On the way home from court today, I nearly ran my car off the road when I heard that the Trump administration relaxed federal rules about school lunches.
Secretary of Agriculture Sonny Perdue blamed healthy food for discouraging consumption. At least, that’s how it sounded to me. His actual words:
“If kids aren’t eating the food, and it’s ending up in the trash, they aren’t getting any nutrition — thus undermining the intent of the program,” said Perdue, who traveled to a school in Leesburg, Virginia, to make the announcement.
I corrected my swerve, shaking my head. Good Lord almighty, I said outloud, to no one.
Is our Secretary of Agriculture so uninformed as to believe that healthy food cannot taste good, perforce, if you serve healthy food, then kids will not eat it?
The PBS article continues by stating that whole grain grits have little black flecks which children do not like. Fair enough. I’m not a fan of grits myself. I realize people in the south adore them. In fact, when I lived in Arkansas, I learned that the three major food groups were grits, grease, and gravy. But relaxing the rules on serving whole grains seems like throwing the baby out with the bathwater.

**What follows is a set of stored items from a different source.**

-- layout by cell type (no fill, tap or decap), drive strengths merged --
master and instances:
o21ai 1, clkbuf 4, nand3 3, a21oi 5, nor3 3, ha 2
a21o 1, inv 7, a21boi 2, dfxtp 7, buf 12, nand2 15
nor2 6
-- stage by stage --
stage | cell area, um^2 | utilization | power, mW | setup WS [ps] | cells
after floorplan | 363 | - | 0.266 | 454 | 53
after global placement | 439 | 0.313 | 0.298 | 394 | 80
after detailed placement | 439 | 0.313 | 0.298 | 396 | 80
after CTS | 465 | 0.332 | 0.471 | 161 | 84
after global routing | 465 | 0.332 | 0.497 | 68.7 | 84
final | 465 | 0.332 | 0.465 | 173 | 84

Perhaps instead of allowing schools to receive federal money even if they utilize processed, high sodium food, we should consider funding nutrition and culinary lessons for school cooks. I fed my son whole grain bread his entire life. He attended a pre-school where they ate without protest whatever was served, and as far as I know they were not physically abused. The kids adored their teacher. She fed them foods that corresponded with the letter of the week — Avocado, artichoke, Borscht, broccoli, carrots, cucumbers. . . you get the picture.

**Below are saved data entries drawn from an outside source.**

<file path="config.mk">
export PLATFORM = sky130hd
export DESIGN_NAME = alu_exec
export DESIGN_NICKNAME = d
export VERILOG_FILES = /design/src/rtl/alu_pkg.sv /design/src/rtl/alu_single.sv /design/src/rtl/alu_exec.sv
export SDC_FILE = /design/constraint.sdc
export NUM_CORES = 1
export LEC_CHECK = 0
export CORE_MARGIN = 2
export CORE_UTILIZATION = 45
export DETAILED_ROUTE_END_ITERATION = 12
export PLACE_DENSITY = 0.65
export SLEW_MARGIN = 0
export SYNTH_ARGS = -nofsm -noshare
export SYNTH_HDL_FRONTEND = slang
export SYNTH_SLANG_ARGS = --single-unit
</file>
<file path="constraint.sdc">
create_clock -name Clk -period 5.35 [get_ports Clk]
set_clock_uncertainty 0.15 [all_clocks]
set_input_delay 1.605 -clock Clk [delete_from_list [all_inputs] [get_ports Clk]]
set_output_delay 1.605 -clock Clk [all_outputs]
set_load 0.01 [all_outputs]
</file>
<file path="src/rtl/alu_pkg.sv">
// Shared types and widths for the execute-stage ALU.
// alu_op_t matches the 3-bit final op code driven by the ALU control decoder.
package alu_pkg;

   localparam int W   = 8;
   localparam int SHW = 3;

   typedef enum logic [2:0] {
      ALU_ADD  = 3'b000,
      ALU_SUB  = 3'b001,
      ALU_SRL  = 3'b010,
      ALU_SLL  = 3'b011,
      ALU_XOR  = 3'b100,
      ALU_XRED = 3'b101,
      ALU_AND  = 3'b110,
      ALU_RSVD = 3'b111
   } alu_op_t;

   typedef enum logic {
      S_IDLE  = 1'b0,
      S_SHIFT = 1'b1
   } alu_state_t;

endpackage

</file>
<file path="src/rtl/alu_single.sv">
// Combinational single-cycle ALU: all non-shift ops plus the shift-by-zero case.
// Pure logic, no latency, no flow control.
module alu_single #(
   parameter int W = alu_pkg::W
) (
   input  alu_pkg::alu_op_t i_op,
   input  logic [W-1:0]     i_a,
   input  logic [W-1:0]     i_b,
   output logic [W-1:0]     o_result,
   output logic             o_carry
);
   import alu_pkg::*;

   logic [W:0] w_sum;
   logic [W:0] w_dif;

   // SUB carry is the carry-out of a + ~b + 1, i.e. set when there is no borrow
   assign w_sum = {1'b0, i_a} + {1'b0, i_b};
   assign w_dif = {1'b0, i_a} + {1'b0, ~i_b} + {{W{1'b0}}, 1'b1};

   always_comb begin
      o_result = '0;
      o_carry  = 1'b0;
      case (i_op)
         ALU_ADD: begin
            o_result = w_sum[W-1:0];
            o_carry  = w_sum[W];
         end
         ALU_SUB: begin
            o_result = w_dif[W-1:0];
            o_carry  = w_dif[W];
         end
         ALU_SRL,
         ALU_SLL:  o_result = i_a;
         ALU_XOR:  o_result = i_a ^ i_b;
         ALU_XRED: o_result = {{(W-1){1'b0}}, ^i_a};
         ALU_AND:  o_result = i_a & i_b;
         default:  o_result = '0;
      endcase
   end

endmodule

</file>
<file path="src/rtl/alu_exec.sv">
// Execute-stage ALU: registered result/zero/carry with a one-cycle done pulse.
// Latency 1 for non-shift ops, n+1 for shift by n; in_ready low while shifting.
module alu_exec #(
   parameter int W   = alu_pkg::W,
   parameter int SHW = alu_pkg::SHW
) (
   input  logic             Clk,
   input  logic             Reset,
   input  logic             start,
   output logic             in_ready,
   input  alu_pkg::alu_op_t op,
   input  logic [W-1:0]     a,
   input  logic [W-1:0]     b,
   output logic [W-1:0]     result,
   output logic             zero,
   output logic             carry,
   output logic             done
);
   import alu_pkg::*;

   alu_state_t       r_state;
   alu_state_t       w_state_nxt;
   logic [W-1:0]     r_acc;
   logic [SHW-1:0]   r_cnt;
   logic             r_dir_right;

   logic             w_accept;
   logic [SHW-1:0]   w_shamt;
   logic             w_is_shift;
   logic             w_shift_go;
   logic             w_last;
   logic [W-1:0]     w_acc_shf;
   logic [W-1:0]     w_single_res;
   logic             w_single_carry;

   alu_single #(.W(W)) u_single (
      .i_op     (op),
      .i_a      (a),
      .i_b      (b),
      .o_result (w_single_res),
      .o_carry  (w_single_carry)
   );

   assign w_accept   = start && in_ready;
   assign w_shamt    = b[SHW-1:0];
   assign w_is_shift = (op == ALU_SRL) || (op == ALU_SLL);
   assign w_shift_go = w_accept && w_is_shift && (w_shamt != '0);
   assign w_last     = (r_state == S_SHIFT) && (r_cnt == SHW'(1));
   assign w_acc_shf  = r_dir_right ? (r_acc >> 1) : (r_acc << 1);

   always_ff @(posedge Clk) begin
      if (Reset) r_state <= S_IDLE;
      else       r_state <= w_state_nxt;
   end

   always_comb begin
      w_state_nxt = r_state;
      case (r_state)
         S_IDLE:  if (w_shift_go) w_state_nxt = S_SHIFT;
         S_SHIFT: if (w_last)     w_state_nxt = S_IDLE;
         default: w_state_nxt = S_IDLE;
      endcase
   end

   always_comb begin
      in_ready = (r_state == S_IDLE);
   end

   always_ff @(posedge Clk) begin
      if (Reset) begin
         r_acc       <= '0;
         r_cnt       <= '0;
         r_dir_right <= 1'b0;
         result      <= '0;
         zero        <= 1'b0;
         carry       <= 1'b0;
         done        <= 1'b0;
      end else begin
         done <= 1'b0;
         if (w_accept && !w_shift_go) begin
            result <= w_single_res;
            zero   <= (w_single_res == '0);
            carry  <= w_single_carry;
            done   <= 1'b1;
         end
         if (w_shift_go) begin
            r_acc       <= a;
            r_cnt       <= w_shamt;
            r_dir_right <= (op == ALU_SRL);
         end
         // one bit position per cycle; the final step lands straight in result
         if (r_state == S_SHIFT) begin
            r_acc <= w_acc_shf;
            r_cnt <= r_cnt - SHW'(1);
            if (w_last) begin
               result <= w_acc_shf;
               zero   <= (w_acc_shf == '0);
               carry  <= 1'b0;
               done   <= 1'b1;
            end
         end
      end
   end

endmodule
</file>
# After elaboration in Yosys (flattened, before gate mapping)
# Index checks and enable logic that the tools add are counted.
[word_totals] ff_bits=24 out_inout_bits=12
[classes] n_addsub=4 eq_ne=7 n_mux=22 bitwise=4 n_reduce_logical=14
[ops] cell="2-to-1 mux 8 bit" n=6
[ops] cell="one-hot mux 8 bit (6 select lines)" n=1
[ops] cell="adder 8 x 8 -> 9 bit" n=2
[ops] cell="zero test 8 bit" n=2
[ops] cell="2-to-1 mux 1 bit" n=11
[ops] cell="adder 9 x 1 -> 9 bit (second input constant)" n=1
[ops] cell="== test 3 bit (second input constant)" n=3
[ops] cell="AND 8 bit" n=1
[ops] cell="inverter 8 bit" n=1
[ops] cell="parity 8 bit" n=1
[ops] cell="XOR 8 bit" n=1
[ops] cell="== test 3 x 1 -> 1 bit (second input constant)" n=2
[ops] cell="== test 3 x 2 -> 1 bit (second input constant)" n=2
[ops] cell="2-to-1 mux 3 bit" n=2
[ops] cell="logical AND 1 bit" n=5
[ops] cell="one-hot mux 1 bit (2 select lines)" n=2
[ops] cell="zero test 3 bit" n=1
[ops] cell="nonzero test 3 bit" n=1
[ops] cell="subtractor 3 x 1 -> 3 bit (second input constant)" n=1
[ops] cell="nonzero test 2 bit" n=1
[ops] cell="OR reduction 2 bit" n=1
[ops] cell="zero test 1 bit" n=1
[ops] cell="logical OR 1 bit" n=1
[ops] cell="inverter 1 bit" n=1

# Logic depth before layout (Yosys ltp)
# Gate-level depths: netlist of run 1.
[logic_depth] depth_word=9 depth_mapped=10 mapped_depth_nobuf=10

# Modules after synthesis
# Synthesis of run 1 repeated with hierarchy kept, for this count alone.
[hier_totals] cells_unflattened=299 hier_area_um2=2322.2
[by_module_without_submodules] module="alu_exec" n_inst=1 cells_per_inst=135 area_per_inst_um2=1218.7 seq_area_each_um2=480.5
[by_module_without_submodules] module="alu_single" n_inst=1 cells_per_inst=164 area_per_inst_um2=1103.6 seq_area_each_um2=0.0

# Least setup slack after synthesis of run 1
# Ideal clock, no wire load.
[synth_path] kind="input to register" from="in a[0]" to="reg zero" setup_time_ns=0.096 arrival_time_ns=3.477 required_time_ns=5.104 slack_ns=1.627 path_stages=10 path_buffers=0 cell_sequence="inv_1 > ha_1 > inv_1 > fa_1 > and3b_2 > a311oi_2 > o21ai_1 > a2111oi_2 > nand4_1 > o41ai_2"
[synth_between] elab_chain_len=7
[synth_rtl] item="from (decl)" line_no="alu_exec.sv:12" text="input logic [W-1:0] a,"
[synth_rtl] item="adder 8 x 8 -> 9 bit" line_no="alu_single.sv:19" text="assign w_dif = {1'b0, i_a} + {1'b0, ~i_b} + {{W{1'b0}}, 1'b1};"
[synth_rtl] item="adder 9 x 1 -> 9 bit" line_no="alu_single.sv:19"
[synth_rtl] item="one-hot mux 8 bit (6 select lines) (*)" line_no="alu_single.sv:24" text="case (i_op)"
[synth_rtl] item="zero test 8 bit (*)" line_no="alu_exec.sv:82" text="zero <= (w_single_res == '0);"
[synth_rtl] item="2-to-1 mux 1 bit (*)" line_no="alu_exec.sv:80" text="if (w_accept && !w_shift_go) begin"
[synth_rtl] item="2-to-1 mux 1 bit" line_no="alu_exec.sv:95" text="if (w_last) begin"
[synth_rtl] item="2-to-1 mux 1 bit (*)" line_no="alu_exec.sv:92" text="if (r_state == S_SHIFT) begin"
[synth_rtl] item="to (signal assigned)" line_no="alu_exec.sv:82"
[synth_rtl] item="to (signal assigned)" line_no="alu_exec.sv:97" text="zero <= (w_acc_shf == '0);"
[synth_rtl] item="to (decl)" line_no="alu_exec.sv:15" text="output logic zero,"
# Mark *: on every way between the ends. The rest lies on a longest branch, timed or not.
# A chain may end at the register's enable or synchronous reset.

# Worst setup path in the final report of run 1
# Same ends and word-level chain as after synthesis.

==> qor.yml, run 1 <==
cts_tree: "built"
drt_iter0_drc: 218
fp.dieH_um: 77.3
fin_util_pct: 54.2
grt.total_usage_pct: 22.6
synth_edf_count: 0
hold_ws_ns: 0.316
yosysSeqAreaShare_pct: 19.9
cap_violations: 0
relSlewSlack_pct: 58.6
first_pass_iters: 4
hold_violations: 0
post_drt_wl_per_cell_um: 16.6
start_kind: "primary input"
cts_buffers: 3
required_ns: 5.38
rsz0062_at_grt: "false"
cts_resized: 0
place.gp.congestion: 0.932
ir_worst_vdd_mv: 0.104
portBuffers: 33
synthesis.nets: 349
clock.fmax_mhz: 234
die_x_um: 77.3
worstSetupEndpointType: "register"
drive_gt1_share_pct: 9.73
pin_count: 34
grt_pass1_wl_um: 11100
finalSetupTns_ns: 0
ys_warn_count: 0
pre_cts_ws_ns: 0.806
status: "finished clean"
synth-seq-cells: 24
num_antenna_cells: 0
drv_slew: 0
hold_class: "register to register"
r2r-end: "r_acc[2]$_SDFFE_PP0P_"
hpwlAfterDp_um: 4980
met3_usage_pct: 3.41
period_share_pct: 79.9
drt-total-wl_um: 6640
core.rowCount: 26
via_count: 2378
globalRouteMet1Util_pct: 32.6
clockBufferDepth: 2
worstSetupEndpoint: "zero$_SDFF_PP0_"
via_per_inst: 5.96
worstSkewPairLatency_ns: 0.27
reg2reg_from: "r_state$_SDFF_PP0_"
die-area_mm2: 0.00597
ant_nets: 0
worstSetupPathType: "primary input to register"
timing.final.ws_setup_ns: 1.08
ys_async_sr_fraction_pct: 0
drc_errors: 0
worstMarginPinSlew_ns: 0.620
power.total_mw: 0.520
clockRootBuffer: "clkbuf_8"
cts.sinks: 24
start_util_pct: 47.0
cts_htree_levels: 1
core_mm2: 0.00514
r2r_cells: 6
met2_usage_pct: 37.1
nNetsFinal: 373
antenna_found_initial: 0
crit_start: "a[0]"
regToRegSetupSlack_ns: 3.07
syn_to_final_growth_pct: 15.3
ys_types: 70
stdcell_area_mm2: 0.00279
grt_pass1_vias: 2209
syn-cell-area_mm2: 0.00242
cp.arrival_ns: 4.31
synthFlopType: "dfxtp_1"
gr-total-overflow: 0
cp_max_fo: 5
netlist_instances: 306
layout.cells.non_filler: 399
post-cts-setup-buffers: 0
grt_max_degree: 26
dpl_cell_area_mm2: 0.00273
p_leak_nw: 1.09
power_density_mw_per_mm2: 187
cts_hold_buffers: 0
busiest_layer: "met2"
fin_crit_ns: 4.27
setup_viol: 0
placedCellCount: 395
clk_pin_slew_ns: 0.09
avgSynthCellArea_um2: 7.90
-- worst min path at each step --
stage | from | to | slack [ns] | cells past startpoint
global placement | r_acc[0]$_SDFFE_PP0P_ | r_acc[0]$_SDFFE_PP0P_ | 0.29 | 2
CTS | r_acc[0]$_SDFFE_PP0P_ | r_acc[0]$_SDFFE_PP0P_ | 0.32 | 2
finish | r_acc[0]$_SDFFE_PP0P_ | r_acc[0]$_SDFFE_PP0P_ | 0.32 | 2
detailed placement | r_acc[0]$_SDFFE_PP0P_ | r_acc[0]$_SDFFE_PP0P_ | 0.30 | 2
floorplan | r_acc[0]$_SDFFE_PP0P_ | r_acc[0]$_SDFFE_PP0P_ | 0.28 | 2
global route | r_acc[0]$_SDFFE_PP0P_ | r_acc[0]$_SDFFE_PP0P_ | 0.34 | 2
-- Yosys cell counts (3+ instances only) --
library cell / n / share of area (%)
a21oi_1: 26 / 5.4
inv_1: 26 / 4.0
dfxtp_1: 24 / 20
nand2_1: 24 / 3.7
nor2_1: 20 / 3.1
ha_1: 19 / 9.8
o21ai_0: 15 / 3.1
nor2b_1: 12 / 3.1
a22oi_1: 11 / 3.4
xnor2_1: 8 / 2.9
a211oi_1: 6 / 1.9
buf_2: 6 / 1.2
a31oi_1: 5 / 1.3
o31ai_1: 5 / 1.6
or3_1: 5 / 1.3
buf_4: 4 / 1.2
mux2_2: 4 / 1.9
nand2b_1: 4 / 1.0
nor3_1: 4 / 0.83
a211o_1: 3 / 1.1
a221oi_1: 3 / 1.1
a32oi_1: 3 / 1.1
and2_2: 3 / 0.93
clkbuf_1: 3 / 0.47
nand4_1: 3 / 0.78
-- report_power, final --
part           internal [mW]  switching, mW
Sequential             0.189        0.00934
Clock                 0.0658         0.0595
Combinational         0.0891          0.107
Total                  0.344          0.176
-- sequential cells by signal, summed over array words and instances (netlist names) --
| signal | flops |
|---|---|
| result | 8 |
| carry | 1 |
| zero | 1 |
| r_acc | 8 |
| r_cnt | 3 |
| r_state | 1 |
| r_dir_right | 1 |
| done | 1 |
-- kinds of logic after synthesis --
family / synth area share, %
mux: 2.28
simple gates: 20.6
xor+xnor: 2.90
flops: 19.9
buf+inv: 9.22
fa+ha+maj: 11.5
compound gates: 33.6
-- routing by layer --
layer | vias to the layer above | share of wire [%]
li1 | 1170 | -
met1 | 1132 | 47
met2 | 72 | 46
met3 | 4 | 6.7
met4 | 0 | 0.32
met5 | - | 0
-- placed cells by master (no fill, tap or decap), types with 5 or more instances in the layout --
master           synthesis  layout
clkdlybuf4s50_1          0      33
inv_1                   26      26
a21oi_1                 26      26
nand2_1                 24      24
dfxtp_1                 24      24
nor2_1                  20      20
ha_1                    19      19
o21ai_0                 15      15
nor2b_1                 12      12
a22oi_1                 11      11
xnor2_1                  8       8
a211oi_1                 6       6
or3_1                    5       5
o31ai_1                  5       5
a31oi_1                  5       5
-- critical path: stages --
cell,delay (ns)
clkdlybuf4s50_1,0.59
inv_1,0.10
ha_1,0.20
inv_1,0.06
fa_1,0.39
and3b_2,0.23
a311oi_2,0.25
o21ai_1,0.15
a2111oi_2,0.30
nand4_1,0.15
o41ai_2,0.29
-- layout make-up --
cell class / count / area, µm²
well taps: 70 / 87.6
flip-flops and latches: 24 / 480
inverters: 26 / 97.6
multi-input cells: 239 / 1710
clock buffers: 4 / 55.1
fillers: 550 / 2350
repair buffers: 36 / 353
No activity file was read; power rests on OpenSTA's default activity.
==> run 2, diff against run 1 <==
- clock period: 5.35 -> 4.1 ns (I/O delays scaled with it)
==> run 2 against run 1 <==
- clock power is 69% higher
- non-clock buffer count is 19 higher
- total power is 43% higher
- critical endpoint unchanged
- largest power group is now combinational cells
- flip-flop and latch count stayed put
- die area stayed put
- cell count is 4.8% higher
- combinational power is 39% higher
- utilization is 3.1 points higher
- register-to-register slack worse by 1.2 ns
- wire length is 1.9% lower
- largest cell class unchanged
- via count is 0.93% higher
- critical path depth stayed put
==> qor.yml, run 2 (synthesis gave the netlist of run 1 again) <==
fp.dieH_um: 77.3
antenna_found_initial: 0
die-area_mm2: 0.00597
finalSetupTns_ns: 0
place.gp.congestion: 0.949
post-cts-setup-buffers: 0
post_drt_wl_per_cell_um: 15.6
power_density_mw_per_mm2: 252
pwr-share-clk_pct: 28.5
cap_violations: 0
worstSkewPairLatency_ns: 0.27
start_util_pct: 47.0
rsz0062_at_grt: "false"
cts_tree: "built"
swShare_pct: 31.6
num-fill-cells: 518
pin_count: 34
fin_crit_ns: 3.78
wl_met2_um: 2940
clockRootBuffer: "clkbuf_8"
nNetsFinal: 392
via_count: 2400
core.rowCount: 26
period_share_pct: 92.1
grt_pass1_wl_um: 11200
clock.fmax_mhz: 265
first_pass_iters: 4
ant_nets: 0
p_leak_nw: 1.19
drc_errors: 0
r2r_cells: 6
worstSetupEndpointType: "register"
drv_slew: 0
hold_class: "register to register"
hold_violations: 0
syn_to_final_growth_pct: 21.9
hpwlAfterDp_um: 5010
cp.arrival_ns: 3.82
wl_met3_um: 373
regToRegSetupSlack_ns: 1.85
cts_hold_buffers: 0
whs_endpoint: "r_acc[0]$_SDFFE_PP0P_"
portBuffers: 33
hp-start: "r_acc[0]$_SDFFE_PP0P_"
relSlewSlack_pct: 60.0
clockBufferDepth: 2
hold_depth: 2
ir_worst_vdd_mv: 0.184
core_mm2: 0.00514
cts.sinks: 24
setup_viol: 0
power.net_switching_mw: 0.234
final_common_cell: "clkdlybuf4s50_1"
internal_power_mw: 0.508
seqPwrFrac_pct: 34.9
hold_ws_ns: 0.308
wl_met1_um: 3160
worstMarginPinSlew_ns: 0.599
largestRegisters: "r_acc (8), result (8), r_cnt (3)"
worstSetupPathType: "primary input to register"
required_ns: 4.14
via_per_inst: 5.74
most-common-layout-cells: "33 x clkdlybuf4s50_1, 26 x inv_1, 26 x a21oi_1, 24 x nand2_1, 24 x dfxtp_1"
gr-total-overflow: 0
reg2reg_from: "r_state$_SDFF_PP0_"
cts_resized: 0
cts_buffers: 3
clk_pin_slew_ns: 0.09
cts_htree_levels: 1
multi_input_area_mm2: 0.00171
drt-total-wl_um: 6510
grt_pass1_vias: 2297
power_frac_comb_pct: 36.7
grt.total_usage_pct: 22.9
num_antenna_cells: 0
drt_iter0_drc: 210
highest_layer: "met4"
status: "finished clean"
r2r-end: "r_acc[6]$_SDFFE_PP0P_"
start_kind: "primary input"
die_x_um: 77.3
regArea_um2: 480
cp_max_fo: 3
drive_gt1_share_pct: 14.7
grt_max_degree: 26
[run 2: cell count changes in the layout (fill, tap and decap cells not counted), sizes merged]
cell    delta
bufinv     +1
buf       +19
clkbuf     -1
[run 2: worst max-delay path, stage by stage]
cell             delay [ns]
clkdlybuf4s50_1        0.50
inv_1                  0.08
ha_1                   0.19
inv_1                  0.06
fa_1                   0.40
and3b_2                0.23
a311oi_2               0.23
o21ai_1                0.15
a2111oi_2              0.29
nand4_1                0.16
o41ai_2                0.29
[run 2: final cells by class]
type | count | area share (%)
Multi-Input combinational cell | 239 | 58.2
Timing Repair Buffer | 55 | 16.8
Sequential cell | 24 | 16.3
Inverter | 26 | 3.31
Tap cell | 70 | 2.97
Clock buffer | 3 | 1.40
Clock inverter | 1 | 1.02
[run 2: how the worst max path moves through the flow]
stage	startpoint	to	slack, ns	depth (start not counted)
2_1_floorplan	a[0]	zero$_SDFF_PP0_	0.75	10
3_3_place_gp	a[0]	zero$_SDFF_PP0_	0.09	11
3_5_place_dp	a[0]	zero$_SDFF_PP0_	0.06	11
4_1_cts	a[0]	zero$_SDFF_PP0_	0.33	11
5_1_grt	a[0]	zero$_SDFF_PP0_	0.08	11
6_report	a[0]	zero$_SDFF_PP0_	0.32	11
[run 2: per-layer routing]
layer  global-route usage (%)  vias to the layer above
met5                        0                        -
met4                     6.07                        0
met3                     2.94                        4
met2                     35.4                       68
met1                     33.2                     1126
li1                         -                     1202
[run 2: power groups by stage]
| stage | Combinational [mW] | Clock (mW) | Sequential, mW |
|---|---|---|---|
| after detailed placement | 0.269 | 0 | 0.264 |
| after global placement | 0.269 | 0 | 0.264 |
| after global routing | 0.302 | 0.226 | 0.262 |
| after CTS | 0.271 | 0.216 | 0.259 |
| after floorplan | 0.172 | 0 | 0.263 |
| final | 0.272 | 0.211 | 0.259 |
[run 2: metrics by stage]
stage	cell area [µm²]	instances	utilization (%)	setup slack [ns]	total power, mW
2_1_floorplan	2420	306	-	0.752	0.435
3_3_place_gp	2870	414	55.9	0.0869	0.533
3_5_place_dp	2870	414	55.9	0.0645	0.533
4_1_cts	2950	418	57.3	0.333	0.745
5_1_grt	2950	418	57.3	0.0838	0.789
6_report	2950	418	57.3	0.323	0.742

Surprise, surprise, Secretary Perdue: Healthy food, including whole grains, can be delicious even to children if the person who prepares the food has the skills and knowledge to do it well.
I’ve abandoned hope that the current administration will apply logic and reason to what they do. I can’t stomach hearing the president. He sounds petulant and stoned in turns. I turn away. I’ve stopped listening to NPR in the morning. The erosion of our American values frightens me. With each new announcement, I shudder and cover my ears.
But when the administration attacks such solid rules encouraging progress in how America nourishes its future, my skin crawls and I realize that I must protest — even though I’m convinced that no one in Washington cares what any of us think.
For the record, then: You are what you eat. Healthy food has been demonstrated to increase student performance. See, e.g., Caldwell D, Nestle M, Rogers W. School nutrition services. In: Marx E, Wooley SF, Northrop D, editors. Health Is Academic: A Guide to Coordinated School Health Programs. New York, NY: Teachers College Press; 1998. pp. 195–223. “Nutrition has been called the single greatest environmental influence on babies in the womb and during infancy 1, and it remains essential throughout the first years of life.” The Urban Child Institute, Nutrition and Early Brain Development, 25 March 2011.
Moreover, studies have shown that making healthy food available for school lunches does make a difference:
“Increased availability of fruits, vegetables, whole grains, and low-fat dairy products as components of school meals may be an effective strategy to promote healthy eating behaviors among children. Improving the nutrition standards for foods offered in competition with federally reimbursable school meals may enhance the positive effects of school meal programs on student eating behavior.”
Yet rather than applying its considerable power to helping schools comply with the regulations that have been in place for five years while still satisfying their students’ desire for deliciousness, the current administration scraps the pivotal portions of the rules. Go ahead and give them processed flour and salty snacks, Perdue seems to be saying. Better they eat junk than don’t eat! Not true, sir; not true.
When my mother-in-law grew weak enough to decline healthy food, I encouraged my father-in-law to let her enjoy the ice cream bars with which he had been trying to bribe her. “Calories is calories,” I assured him.
While it might be true for a frail, elderly woman, that principle does not apply to children. They need to consume calories that count. Good nutrition promotes their development and hence their success. Our last president and his entire administration understood the difference. Evidently that understanding has left the building.